David Edwards joined the Boiling Point in his freshman year, writing about the journey some students take to become athletes in college, and as a sophomore wrote about the North Korean nuclear crisis. Since working on a video for last year's Color War, David's passion for film and video spiked, and he made a video tribute to the arts at Shalhevet for last year's school gala. Besides Boiling Point, David enjoys politics, history and anything to do with film.
TABLE TALK: Health care fight and North Korea topped news over the summer
September 14, 2017
U.S. and North Korea exchange threats of Armageddon
On July 4, North Korea successfully tested the Hwasong-14 ICBM, which some U.S. experts say could hit Alaska. But the tables turned on July 28, with a second test of the Hwasong 14 showing a maximum range of over 6,200 miles, meaning cities such as Los Angeles, Chicago, and New York could be within range.
North Korea, whose official name is the Democratic People’s Republic of Korea, or DPRK, already has nuclear weapons that could be dropped from a bomber, but any aircraft would likely be shot down before getting close to the U.S. mainland — which is why the regime there has focused on building an intercontinental ballistic missile, or ICBM.
Missiles are classified by their range. For example, a ‘battlefield range missile” has a range of about 124 miles, while any missile that can hit a target at a range of 3,418 miles or more is considered an ICBM.
Since the distance from North Korea to Los Angeles is about 5,800 miles, an ICBM is the regime’s only option. And now it seems that they have succeeded in designing one, a claim confirmed by the Pentagon.
President Donald Trump replied Aug. 8 at the Trump National Golf Club, saying: “North Korea best not make any more threats to the United States. They will be met with fire and fury like the world has never seen.” This left many to wonder whether war was imminent.
Though the US and other countries have tried to cripple North Korea by not buying its exports or otherwise trading with it, China, DPRK’s largest trading partner, has kept the smaller country’s economy alive. Two-way trade between North Korea and China increased to $2.55 billion in the first half of 2017.
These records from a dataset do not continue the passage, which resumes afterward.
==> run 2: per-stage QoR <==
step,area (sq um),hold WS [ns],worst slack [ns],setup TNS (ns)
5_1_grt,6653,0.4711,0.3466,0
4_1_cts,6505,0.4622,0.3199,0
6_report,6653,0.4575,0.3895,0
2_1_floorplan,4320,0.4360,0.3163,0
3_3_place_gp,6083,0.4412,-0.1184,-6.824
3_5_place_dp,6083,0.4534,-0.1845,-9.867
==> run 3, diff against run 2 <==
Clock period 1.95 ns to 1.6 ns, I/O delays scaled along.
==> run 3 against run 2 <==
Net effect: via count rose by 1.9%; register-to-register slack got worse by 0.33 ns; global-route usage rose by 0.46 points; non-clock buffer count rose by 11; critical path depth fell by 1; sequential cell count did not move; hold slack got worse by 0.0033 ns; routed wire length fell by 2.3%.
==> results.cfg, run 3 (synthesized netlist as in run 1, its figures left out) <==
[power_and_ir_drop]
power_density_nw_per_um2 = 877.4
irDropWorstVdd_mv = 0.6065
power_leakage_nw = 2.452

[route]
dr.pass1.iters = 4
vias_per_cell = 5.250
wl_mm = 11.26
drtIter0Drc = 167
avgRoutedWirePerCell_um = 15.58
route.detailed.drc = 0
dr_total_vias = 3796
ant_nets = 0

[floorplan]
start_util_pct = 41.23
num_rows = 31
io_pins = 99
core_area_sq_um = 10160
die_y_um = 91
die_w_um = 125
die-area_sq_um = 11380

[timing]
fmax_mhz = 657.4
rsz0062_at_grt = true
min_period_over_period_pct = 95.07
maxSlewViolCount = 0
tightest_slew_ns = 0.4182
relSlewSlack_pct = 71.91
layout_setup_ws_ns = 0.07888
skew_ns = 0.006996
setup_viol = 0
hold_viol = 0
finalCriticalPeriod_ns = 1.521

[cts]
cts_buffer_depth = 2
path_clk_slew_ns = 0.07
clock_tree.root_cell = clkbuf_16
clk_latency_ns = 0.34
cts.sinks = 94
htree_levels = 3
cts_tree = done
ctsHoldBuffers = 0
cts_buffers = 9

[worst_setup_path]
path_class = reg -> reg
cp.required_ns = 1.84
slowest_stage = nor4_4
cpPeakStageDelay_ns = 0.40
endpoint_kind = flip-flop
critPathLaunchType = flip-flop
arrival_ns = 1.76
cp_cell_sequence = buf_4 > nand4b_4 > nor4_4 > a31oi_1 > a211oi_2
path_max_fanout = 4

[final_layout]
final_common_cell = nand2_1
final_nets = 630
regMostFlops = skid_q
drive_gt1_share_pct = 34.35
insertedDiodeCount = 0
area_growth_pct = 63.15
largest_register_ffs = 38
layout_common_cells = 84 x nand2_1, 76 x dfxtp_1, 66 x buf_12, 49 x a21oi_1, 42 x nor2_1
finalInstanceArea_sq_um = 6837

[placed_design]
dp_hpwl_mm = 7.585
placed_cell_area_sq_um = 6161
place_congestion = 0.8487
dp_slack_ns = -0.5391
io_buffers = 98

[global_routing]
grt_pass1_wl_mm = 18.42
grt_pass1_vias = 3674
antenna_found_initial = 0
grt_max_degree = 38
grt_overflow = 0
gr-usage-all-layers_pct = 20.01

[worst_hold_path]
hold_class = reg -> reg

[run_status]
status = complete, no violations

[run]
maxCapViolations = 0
As a result, President Trump is attempting to convince China to reduce its trade with the DPRK, because without it North Korea would lack the resources to continue its nuclear weapons program. And on Aug. 14, China announced it would stop importing North Korean coal.
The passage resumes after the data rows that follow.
[src/rtl/mul_iter_unit.sv]
// mul_iter_unit: iterative RV64M multiplier (MUL/MULH/MULHSU/MULHU).
// It forms the 128-bit product one radix-2 shift-add step per cycle.
// Ports:
//   clk, rst_n (synchronous, active-low), flush
//   in_valid/in_ready, in_op, in_rs1, in_rs2, in_tag  : issue side
//   out_valid/out_ready, out_result, out_tag         : writeback side
//   busy                                             : not IDLE
// Optional build macro: MUL_EARLY_OUT_EN. When it is defined, the unit
// stops iterating once the remaining multiplier bits are all zero.
module mul_iter_unit #(
    parameter int XLEN  = 64,
    parameter int TAG_W = 6
) (
    input  logic             clk,
    input  logic             rst_n,
    input  logic             flush,
    input  logic             in_valid,
    output logic             in_ready,
    input  logic [1:0]       in_op,
    input  logic [XLEN-1:0]  in_rs1,
    input  logic [XLEN-1:0]  in_rs2,
    input  logic [TAG_W-1:0] in_tag,
    output logic             out_valid,
    input  logic             out_ready,
    output logic [XLEN-1:0]  out_result,
    output logic [TAG_W-1:0] out_tag,
    output logic             busy
);

    typedef enum logic [1:0] {
        S_IDLE,
        S_BUSY,
        S_FIX,
        S_DONE
    } state_t;

    state_t state, state_nx;

    logic [1:0]      op_q;
    logic [XLEN-1:0] mcand;
    logic [XLEN-1:0] hi;
    logic [XLEN-1:0] lo;
    logic            neg;
    // 7 bits so the early-out alignment amount 64-cnt is representable
    logic [6:0]      cnt;

    logic            s1;
    logic            s2;
    logic [XLEN-1:0] abs1;
    logic [XLEN-1:0] abs2;

    logic [XLEN-1:0] addend;
    logic [XLEN:0]   sum;

    logic              early;
    logic [2*XLEN-1:0] p_align;
    logic [2*XLEN-1:0] p_fix;

    // rs1 is signed for MULH and MULHSU, rs2 only for MULH
    assign s1   = (in_op == 2'b01) || (in_op == 2'b10);
    assign s2   = (in_op == 2'b01);
    assign abs1 = (s1 && in_rs1[XLEN-1]) ? -in_rs1 : in_rs1;
    assign abs2 = (s2 && in_rs2[XLEN-1]) ? -in_rs2 : in_rs2;

    // one ripple add per cycle; carry-out becomes the new top bit
    assign addend = lo[0] ? mcand : '0;
    assign sum    = {1'b0, hi} + {1'b0, addend};

`ifdef MUL_EARLY_OUT_EN
    logic [XLEN-1:0] rem_mask;
    logic [6:0]      shamt;

    // bits of lo not yet consumed by the shift-add
    assign rem_mask = {XLEN{1'b1}} >> cnt;
    assign early    = ((lo & rem_mask) == '0);
    // after cnt steps the product sits in the top 64+cnt bits of P
    assign shamt    = 7'd64 - cnt;
    assign p_align  = {hi, lo} >> shamt;
`else
    assign early    = 1'b0;
    assign p_align  = {hi, lo};
`endif

    assign p_fix = neg ? -p_align : p_align;

    always_comb begin
        state_nx = state;
        unique case (state)
            S_IDLE: if (in_valid) state_nx = S_BUSY;
            S_BUSY: if (early || cnt == 7'd63) state_nx = S_FIX;
            S_FIX:  state_nx = S_DONE;
            S_DONE: if (out_ready) state_nx = S_IDLE;
            default: state_nx = S_IDLE;
        endcase
        if (flush) state_nx = S_IDLE;
    end

    always_ff @(posedge clk) begin
        if (!rst_n) begin
            state   <= S_IDLE;
            op_q    <= '0;
            out_tag <= '0;
            mcand   <= '0;
            neg     <= 1'b0;
            hi      <= '0;
            lo      <= '0;
            cnt     <= '0;
        end else begin
            state <= state_nx;
            if (state == S_IDLE && in_valid && !flush) begin
                op_q    <= in_op;
                out_tag <= in_tag;
                mcand   <= abs1;
                neg     <= (s1 & in_rs1[XLEN-1]) ^ (s2 & in_rs2[XLEN-1]);
                hi      <= '0;
                lo      <= abs2;
                cnt     <= '0;
            end else if (state == S_BUSY && !early) begin
                {hi, lo} <= {sum, lo[XLEN-1:1]};
                cnt      <= cnt + 7'd1;
            end else if (state == S_FIX) begin
                {hi, lo} <= p_fix;
            end
        end
    end

    assign in_ready   = (state == S_IDLE);
    assign busy       = (state != S_IDLE);
    assign out_valid  = (state == S_DONE);
    assign out_result = (op_q == 2'b00) ? lo : hi;

endmodule

[config.mk]
export PLATFORM = sky130hd
export DESIGN_NAME = mul_iter_unit
export DESIGN_NICKNAME = d
export VERILOG_FILES = /design/src/rtl/mul_iter_unit.sv
export SDC_FILE = /design/constraint.sdc
export NUM_CORES = 1
export LEC_CHECK = 0
export CAP_MARGIN = 25
export CORE_MARGIN = 2
export CORE_UTILIZATION = 45
export CTS_CLUSTER_DIAMETER = 40
export DETAILED_ROUTE_END_ITERATION = 10
export PLACE_DENSITY_LB_ADDON = 0.05
export SKIP_CTS_REPAIR_TIMING = 1
export SYNTH_ARGS = -nofsm -noshare
export SYNTH_HDL_FRONTEND = slang
export SYNTH_SLANG_ARGS = --single-unit
[constraint.sdc]
create_clock -name clk -period 3.2 [get_ports clk]
set_input_delay 0.48 -clock clk [delete_from_list [all_inputs] [get_ports clk]]
set_output_delay 0.48 -clock clk [all_outputs]
set_load 0.01 [all_outputs]
==> impl_summary.md, run 1 <==
Outcome
The run finished, with violations left. The checks that failed: negative setup slack.

Setup path
The worst setup path is of the flop to flop kind. The critical path's largest stage delay is 0.38 ns. The count of buffering cells on the critical path with inverters included is 4. The kind of end point of the critical path is a flop. The cell type of the slowest stage on the worst timing path is dfxtp_4. At the worst endpoint, the arrival time is 3.96 ns.

The kind of cell with the highest combined delay along the critical path is simple AND/OR/NAND/NOR gates. The startpoint type of the worst setup path is a flop. The critical path data required time is 3.66 ns. The highest net fanout along the worst path is 8.

Walking the worst path, the cells encountered are buf_12 -> clkbuf_16 -> and2_1 -> ha_4 -> nand4_1 -> nor4_2 -> a21bo_4 -> a2111oi_4 -> buf_4 -> nor2_2 -> nor4_1 -> buf_4 -> a21oi_1 -> xor2_1 -> o21ai_1. Counting stages on the worst path, the most repeated cell is buf_4.

Worst hold path
The class of the most critical hold timing path is input port to flop.

Finish
The utilization of the core after routing is 0.672. From synthesis to final layout, the design area changed by 47.5%. The antenna diode instance count is 0.

After filler insertion, the fill cell instance count of the layout stands at 3612. After the flow finishes, the layout carries non-filler instances totaling 3731. After the last flow step, the layout net total stands at 3371.

In the final layout, the share of cells above drive strength 1 is 0.278.

Power
Internal power comes to 7.94 mW. In this run the power density over the cells is 419 nW/µm². The worst IR drop on VDD is 388 µV. The share of total power dissipated in sequential elements is 0.255. Of the total power, the share spent switching nets is 0.327. The standby leakage power is 12.2 nW.

The power spent charging and discharging nets is 3.86 mW. The clock power share is 0.436. Of the total power, combinational logic draws 0.309.

STA
Setup repair after global routing could not meet its margin everywhere. The final count of pins violating max slew was 0. The worst slew margin relative to its limit is 0.417. The transition time of the tightest slew-check pin is 0.871 ns. The hold violation total from the final report is 0. Counting I/O delays and the setup requirement, the final critical path takes 3.50 ns. Dividing the final minimum period by the clock period gives 1.09. The maximum clock frequency is 285 MHz. The final-report setup violation count is 18.

The setup clock skew after layout is 0.0206 ns. The final hold slack is 0.350 ns. Setup slack on the critical path of the routed design comes to -0.303 ns.

Logic synthesis
The number of synthesis warnings is 0. Synthesis instantiated 84 different standard cells from the library. The net count after synthesis is 2768. The synthesized area per cell is 7.48 µm². The synthesized netlist cell count is 2553. The number of flops mapped to enable cells by yosys is 0.

The most used flip-flop cell after synthesis is dfxtp_1. The share of synthesized area occupied by flip-flops and latches is 0.220. The register bit count reported by yosys is 210. The synthesized netlist occupies a cell area of 19100 µm².

In the synthesized netlist the async set-or-reset flop fraction comes to 0.

Die
The number of placement rows is 75. The effective utilization at floorplan is 0.455. The number of ports placed on the die boundary is 214. In this run the vertical extent of the chip is 210 µm. The die is 210 µm wide.

The die covers 44100 µm². The floorplan step defined a core boundary enclosing 41900 µm².

Drt
The initial detailed-routing violation count is 2208. The total routed wirelength is 80.3 mm. Signal routing reaches up to met4. The number of remaining DRC errors is 0. The sum of met2 wire segment lengths after detailed routing is 37.4 mm. After detailed routing, the wire length on met1 is 34.6 mm. The final route contains 22600 vias. The detailed-routed wire length on met3 is 5.82 mm. After detailed routing, the number of vias per cell comes to 6.07. After detailed routing, the average wire length per cell comes to 21.5 µm.

The detail route stage leaves a number of antenna-violating nets equal to 0. The pre-antenna-repair detailed-routing pass consisted of 7 iterations.

Clock network
TritonCTS built the clock tree. The clock transition time at the flip-flop clock pins of the worst setup and hold paths is 0.05 ns. The number of H-tree branching levels is 2. The insertion delay of the later-clocked pin in the worst-skew pair is 0.60 ns. The master cell of the clock root buffer is clkbuf_16. The clock net in this run drives a total of 210 sinks. Buffers inserted during clock tree synthesis total 51. Counting along the longest clock path gives a buffer depth of 3.

GRT
In the global route stage, overall resource usage came out at 0.342. The initial antenna violation count is 0. The via count of the first global-routing pass is 21300.

For this run the aggregate overflow at the end of global routing stands at 0. Entering global routing, the biggest net connects 110 pins. The first-pass GRT wire length is 119 mm.

Run
Across the run, the number of max-cap violations was 0.

Placed design
The HPWL after detailed placement is 60.1 mm. The global placement routability congestion is 0.992. In this run, placement finished with an instance count of 3616. The count of port buffers added during placement is 213.
==> power groups by stage <==
stage,clock network [mW],registers [mW],logic [mW]
2_1_floorplan,0,3.03,1.76
3_3_place_gp,0,3.03,3.32
3_5_place_dp,0,3.04,3.36
4_1_cts,5.18,2.99,3.39
5_1_grt,5.31,3.03,3.88
6_report,5.15,3.01,3.64
==> cells in the final DEF, fill, tap and decap left out, types with 13 or more instances in the layout <==
cell type	instances
a211oi_1	14
a21boi_0	35
a21o_1	38
a21oi_1	172
a21oi_2	13
a222oi_1	21
a31oi_1	17
and2_1	71
buf_4	483
buf_6	17
clkbuf_16	53
clkdlybuf4s50_1	212
dfxtp_1	207
ha_1	49
ha_4	24
inv_1	36
mux2_2	69
mux2i_1	20
nand2_1	264
nand2b_1	17
nand3_1	60
nand4_1	35
nor2_1	193
nor3_1	84
nor3_2	14
nor4_1	30
o211a_1	54
o211ai_1	55
o21a_1	14
o21ai_0	133
o221ai_1	17
o22ai_1	20
o31ai_1	25
o41ai_1	14
or3_1	40
or4_1	18
xnor2_1	106
xor2_1	130
==> worst register-to-register path: stages (launching register included) <==
cell       delay (ns)
dfxtp_4          0.38
buf_12           0.14
clkbuf_16        0.16
and2_1           0.20
ha_4             0.29
nand4_1          0.15
nor4_2           0.31
a21bo_4          0.31
a2111oi_4        0.32
buf_4            0.17
nor2_2           0.04
nor4_1           0.30
buf_4            0.17
a21oi_1          0.08
xor2_1           0.23
o21ai_1          0.11
==> per-layer routing <==
metal	GRT usage	vias up
li1	-	10700
met1	0.458	10900
met2	0.567	929
met3	0.0501	161
met4	0.109	0
met5	0	-
==> worst paths after layout <==
path	start	endpoint	slack (ns)	depth (start not counted)
hold / removal	rst_n	op_q[1]	0.35	2
hold reg to reg	out_tag[1]	out_tag[1]	0.46	2
setup / recovery	lo[0]	hi[61]	-0.30	15
setup reg to reg	lo[0]	hi[61]	-0.30	15
==> synth_stat cells (6+ instances only) <==
cell type,n,area share
a21o_1,38,0.015
a222oi_1,21,0.011
nor2_1,206,0.040
nor3_1,98,0.026
or3_1,40,0.013
o21bai_1,12,0.0047
and3_1,8,0.0026
nand2b_1,18,0.0059
and2_1,84,0.028
a21oi_1,187,0.049
o211a_1,54,0.028
or2_2,11,0.0036
o21a_1,15,0.0059
nand2_1,272,0.053
o221ai_1,19,0.0087
buf_1,13,0.0026
a211o_1,6,0.0028
a31o_2,7,0.0032
a211oi_1,18,0.0071
nor4b_1,6,0.0028
o41ai_1,17,0.0078
nor2b_1,14,0.0046
or4_1,21,0.0083
a31oi_1,18,0.0059
ha_1,73,0.048
o31ai_1,27,0.011
mux2_2,71,0.042
clkbuf_1,155,0.030
mux2i_1,21,0.011
a22oi_1,7,0.0028
o22ai_1,20,0.0065
xnor2_1,108,0.050
inv_1,37,0.0073
nand4_1,35,0.011
nor4_1,43,0.014
xor2_1,130,0.060
o21ai_0,150,0.039
nand3_1,63,0.017
o211ai_1,55,0.022
a21boi_0,40,0.016
dfxtp_1,210,0.22
a221oi_1,15,0.0069
==> cell families after synthesis <==
kind of cell | count (synthesis) | synth area share
and+or+nand+nor | 962 | 0.255
AOI/OAI and AO/OA | 763 | 0.271
xor gates and xnor gates | 238 | 0.109
buffers and inverters | 213 | 0.0431
DFF | 210 | 0.220
muxes | 93 | 0.0534
adders and majority gates | 74 | 0.0489
==> final cells by class <==
| class | instances | area (µm²) | area share |
|---|---|---|---|
| clock buffer | 67 | 1420 | 0.0503 |
| sequential | 210 | 4210 | 0.149 |
| inverter | 38 | 145 | 0.00515 |
| multi-input combinational | 2130 | 15300 | 0.542 |
| timing repair buffer | 725 | 6210 | 0.220 |
| clock inverter | 22 | 263 | 0.00932 |
| tap | 539 | 674 | 0.0239 |
==> state kept, by name, indices dropped and copies added (netlist names) <==
signal / count
state: 2
hi: 64
lo: 64
out_tag: 6
op_q: 2
neg: 1
mcand: 64
cnt: 7
==> per-stage QoR <==
stage / total power, mW / area, µm² / setup TNS [ns] / worst slack, ns
finish: 11.8 / 28200 / -2.16 / -0.303
global route: 12.2 / 28200 / -6.72 / -0.376
CTS: 11.6 / 26700 / -7.60 / -0.522
detailed placement: 6.40 / 25100 / -21.91 / -0.514
global placement: 6.35 / 25100 / -17.39 / -0.422
floorplan: 4.80 / 19100 / -0.0589 / -0.0248
Note: power is estimated with default switching activity, not from simulation.
==> run 2, diff against run 1 <==
CTS_CLUSTER_SIZE = 30   (was not set)
PLACE_DENSITY = 0.66   (was not set)
PLACE_DENSITY_LB_ADDON = not set   (was 0.05)
==> run 2 against run 1 <==
The run still ends with negative setup slack left. Final area is 1.1% higher. Worst hold slack lost 0.020 ns. Die area stayed put. Combinational power about the same. Cell count grew 0.51%.
==> impl_summary.md, run 2 (synthesis gave the netlist of run 1 again) <==
Outcome
The run finished, with violations left. The checks that failed: negative setup slack.

Worst hold path
The launch instance of the worst min-delay path is rst_n. For hold timing, the worst endpoint is lo[51]. The hold-critical path depth is 3 (+1).

The path class of the tightest hold or removal check is input port to flop.

Clock network
The insertion delay of the later-clocked pin in the worst-skew pair is 0.58 ns (-0.02 ns). TritonCTS built the clock tree. The maximum root-to-sink buffer count is 3 (unchanged). The master cell of the clock root buffer is clkbuf_16. The number of CTS-inserted buffers is 45 (-12%). The TritonCTS sink count is 210 (unchanged). The number of H-tree branching levels is 2 (unchanged).

The clock transition time at the flip-flop clock pins of the worst setup and hold paths is 0.05 ns (about the same).

Setup path
The launch instance of the worst register-to-register path is lo[10]. The setup slack of the worst register-to-register path was -0.1 ns (+0.20 ns). The type of the setup path with the least slack is flop to flop.

Walking the worst path, the cells encountered are or4_4 -> nor3_4 -> nand4_4 -> or4_4 -> buf_4 -> nor3_4 -> nand3_2 -> o311a_1 -> or3_1 -> o31ai_1. The arrival time at the worst endpoint is 3.76 ns (-0.20 ns). The highest net fanout along the worst path is 5 (-3).

The critical path data required time is 3.66 ns (about the same). The cell type of the slowest stage on the worst timing path is or4_4. STA classifies the critical path endpoint as a flop. The endpoint identified for the worst register-to-register timing path is hi[59]. The depth of the worst register-to-register path is 10 (-5). STA classifies the critical path startpoint as a flop.

The critical path's largest stage delay came to 0.57 ns (+0.19 ns).

GRT
The total track usage is 0.346 (+0.00377). The initial antenna violation count is 1 (+1). The residual overflow from global routing was 0 (unchanged).

The first-pass GRT wire length is 121 mm (+1.1%). The pin count of the biggest net entering global routing came to 118 (+7.3%). The via count of the first global-routing pass came to 21300 (+0.32%).

Drt
The iteration count of the initial detailed-routing pass is 8 (+1). The initial detailed-routing violation count was 2836 (+28%). The routed length per instance came to 21.4 µm (-0.51%). The total routed wirelength is 80.3 mm (about the same). The post-detailed-route via-to-cell ratio is 6.08 (+0.26%). The number of remaining DRC errors came to 0 (unchanged). The count of vias placed by the detailed router came to 22800 (+0.77%). The antenna violation net count after detailed routing is 0 (unchanged).

Finish
The library cell used most frequently in the layout, excluding fill and tap cells, is buf_4. The share of final-layout standard cells stronger than drive strength 1 is 0.296 (+0.0178). The area overhead of the layout relative to synthesis is 49.1%.

In the layout the commonest cells are buf_4, nand2_1, clkdlybuf4s50_1. The filler cell count in the final layout is 3480 (-3.7%). The final layout net count is 3388 (+0.50%). The utilization of the core after routing came to 0.679 (+0.00731). The largest registers in the layout are hi x64, lo x64, mcand x64.

Die
The height of the die is 210 µm (unchanged). The floorplan die area is 44100 µm² (unchanged). The number of ports placed on the die boundary came to 214 (unchanged). The effective utilization at floorplan is 0.455 (unchanged). The core area is 41900 µm² (unchanged). The floorplan die width was 210 µm (unchanged). The number of placement rows is 75 (unchanged).

Placed design
The global placement routability congestion is 1.00 (+0.79%). The half-perimeter wire length of the detailed placement result is 61.3 mm (+2.0%). The count of port buffers added during placement is 213 (unchanged).

STA
The maximum clock frequency is 303 MHz (+6.2%). The final count of pins violating max slew is 0 (unchanged). Setup repair after global routing could not meet its margin everywhere. The setup clock skew after layout is 0.0268 ns (+0.00626 ns). The final-report setup violation count is 10 (-8). The clock period minus final worst setup slack was 3.30 ns (-0.204 ns). The hold violation total from the final report was 0 (unchanged). The worst slew margin relative to its limit is 0.383 (-0.0341).

The setup slack after layout is -0.0986 ns (+0.204 ns). The final clock period utilization by the worst path came to 1.03 (-0.0638). The final total negative setup slack is -0.454 ns (+1.70 ns). The transition time of the tightest slew-check pin came to 0.926 ns (+0.0545 ns).

Power
The power density normalized to cell area is 417 nW/µm² (-0.41%). The worst IR drop on VDD was 328 µV (-16%). The standby leakage power is 12.2 nW (+0.30%).

Run
The max-capacitance violation count was 0 (unchanged).
run 2: changes by cell type in the layout (fill, tap and decap cells not counted), sizes merged:
cell | previous run | this run
inv | 42 | 50
diode | 0 | 1
clkinvlp | 6 | 9
bufinv | 4 | 8
clkbuf | 69 | 49
clkinv | 8 | 6
buf | 511 | 536
run 2: power by group:
part / internal (mW) / switching (mW)
clock network: 3.42 / 1.80
registers: 2.82 / 0.191
logic: 1.69 / 1.95
total: 7.93 / 3.94
run 2: metrics by stage:
stage / hold WS (ns) / power [mW] / cell area [µm²] / std cells / setup WS [ns]
6_report: 0.330 / 11.9 / 28500 / 3750 / -0.0986
5_1_grt: 0.336 / 12.3 / 28500 / 3749 / -0.187
4_1_cts: 0.311 / 11.7 / 27000 / 3730 / -0.425
3_5_place_dp: 0.451 / 6.42 / 25300 / 3646 / -0.519
3_3_place_gp: 0.438 / 6.36 / 25300 / 3646 / -0.443
2_1_floorplan: 0.417 / 4.80 / 19100 / 2553 / -0.0248
run 2: worst max-delay path: cells and delay by family (launching register included):
kind	cells	cell delay, ns
AND/OR/NAND/NOR	7	2.31
AO/OA/AOI/OAI	2	0.38
flip-flops	1	0.32
buffers and inverters	1	0.16
run 2: per-layer routing:
| layer | wire (µm) | GRT usage |
|---|---|---|
| met5 | 8 | 0 |
| met3 | 6440 | 0.0532 |
| met1 | 34400 | 0.473 |
| met4 | 2990 | 0.130 |
| met2 | 36500 | 0.550 |
run 2: area by class of cell:
cell class              count  area (µm²)  share of cell area
diodes                      1        2.50           0.0000878
clock buffers              49        1200              0.0422
clock inverters            35         470              0.0165
inverters                  38         145             0.00509
multi-input cells        2130       15500               0.543
flip-flops and latches    210        4210               0.148
well taps                 539         674              0.0237
repair buffers            748        6310               0.222
run 2: worst max path at each step:
stage               slack [ns]  cells after the start     end  startpoint
floorplan                -0.02                     15  hi[35]       lo[0]
global placement         -0.44                     12  lo[40]   in_rs2[1]
detailed placement       -0.52                     13  lo[53]  in_rs2[16]
CTS                      -0.43                     16  hi[58]       lo[0]
global route             -0.19                     16  hi[61]       lo[0]
finish                    -0.1                     10  hi[59]      lo[10]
But despite US negotiations and diplomatic pressure, Chinese officials apparently believe that North Korea is too vital an ally to undermine too severely. Not only does the DPRK provide a buffer zone on their border against the American ally South Korea, but if the regime in the North were to collapse, millions of refugees would flood across the Chinese border.
After President Trump’s “fire and fury” warnings, North Korea replied by threatening to attack Guam, which is both an important US military base in the Pacific and a home to over 200,000 Americans.
On Aug. 15, North Korean leader Kim Jong Un said he had opted to wait for the U.S. to make a move before acting.